Atila the Hen by Brenda Quant

Hey you!

Yes you, fried chicken breath. I’d like a word with you while you’re

licking your fingers. Before you bite into that next golden fried drumstick,

consider the injustice you heap upon me in the name of your balanced diet. Your

favorite dish. Moi.

How would you like to go through life being referred to by names that describe the

specific ways in which you should be cooked? Consider the telling, foreboding

names by which I am known.

When I am young and tender, blossoming into a plump and promising thing of

beauty, I am affectionately known as a fryer or a broiler. When I am allowed to

grow beyond adolescence, when I am on the eve of ripeness and maturity, what am

I’m called? A roaster, that’s what! Destined for a 350-degree oven. And when my

drumsticks have grown think and shapely, my breast full and firm, I say I have

reached my prime. You say I’m a stewing hen.
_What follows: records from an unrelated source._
$ cat config.mk
export PLATFORM = sky130hd
export DESIGN_NAME = dpfu_log_step
export DESIGN_NICKNAME = d
export VERILOG_FILES = /design/src/rtl/dpfu_pkg.sv /design/src/rtl/dpfu_log_step.sv
export SDC_FILE = /design/constraint.sdc
export NUM_CORES = 2
export LEC_CHECK = 0
export ABC_AREA = 1
export BUFFER_PORTS_ARGS = -buffer_cell sky130_fd_sc_hd__buf_2
export CAP_MARGIN = 0
export CORE_ASPECT_RATIO = 1.2
export CORE_MARGIN = 2
export CORE_UTILIZATION = 65
export DETAILED_ROUTE_END_ITERATION = 10
export PLACE_DENSITY = 0.87
export RECOVER_POWER = 100
export SLEW_MARGIN = 20
export SYNTH_ARGS = -nofsm -noshare
export SYNTH_HDL_FRONTEND = slang
export SYNTH_SLANG_ARGS = --single-unit
$ cat constraint.sdc
create_clock -name vclk -period 11.4
set_clock_uncertainty 0.1 [all_clocks]
set_input_delay 1.14 -clock vclk [all_inputs]
set_output_delay 1.14 -clock vclk [all_outputs]
set_load 0.005 [all_outputs]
I’m stewing alright. Not in gravy at the moment, although I know the gravy will

soon claim me as it has so many of my brethren. You persist in calling me names

that deny me any hope of a future outside of a skillet.

Now while I have your attention, I have a few more bones to pick with you. For

a change, I’ll be the picker and you the pickee. Stop calling people chicken when

you mean to insult them. I can think of much worse things to be called than a

chicken. Turkey comes to mind. And damn it, leave my liver alone. Ban pâté.

May I also point out some of the nasty ways you have of tricking and deceiving

me. Dressing a chicken for dinner is one of the most low-down deceptions ever

perpetrated upon any living creature. Picture yourself dressed for dinner. Coat and

tie or designer dress, shined shoes, freshly don hair — elegant picture. Now

visualize me dressed for dinner. Consider what you get when you ask your butcher

for a dressed chicken. You get me completely stripped of all my feathers, footless,

headless, eviscerated. Sometimes I lay for hours this way in a cold meat case.

Dressed. Completely naked. How embarrassing. Not to mention cold.

Sometimes you carry the deceit even further. You announce to your family that I

will be served with dressing. I overhear - I am elated. Will I be reunited with my

feathers? Will I come to the table wearing clothes like everyone else? Certainly

not! Another cruel hoax. You arrange the dressing beside me on a platter, so close

that I could almost reach across the carrots and pull it over me like a topcoat, yet

out of reach since you so thoughtlessly folded my wings behind me. What a dirty trick.

You know what else gets my feathers up? Well, if I still had feathers, they’d be up

I assure you. It upsets me to no end to be called a stuffed chicken. The term

contradicts itself. What really happens is this. I get shafted with stuffing, you sit

down and eat until you’re stuffed, and then you get up from the table and say you

just ate a stuffed chicken. What nerve! I never get to sit down and eat until I’m

stuffed like you do at your mother’s house every Sunday. This Sunday’s feast

should rightfully be called stuffed people and you know it.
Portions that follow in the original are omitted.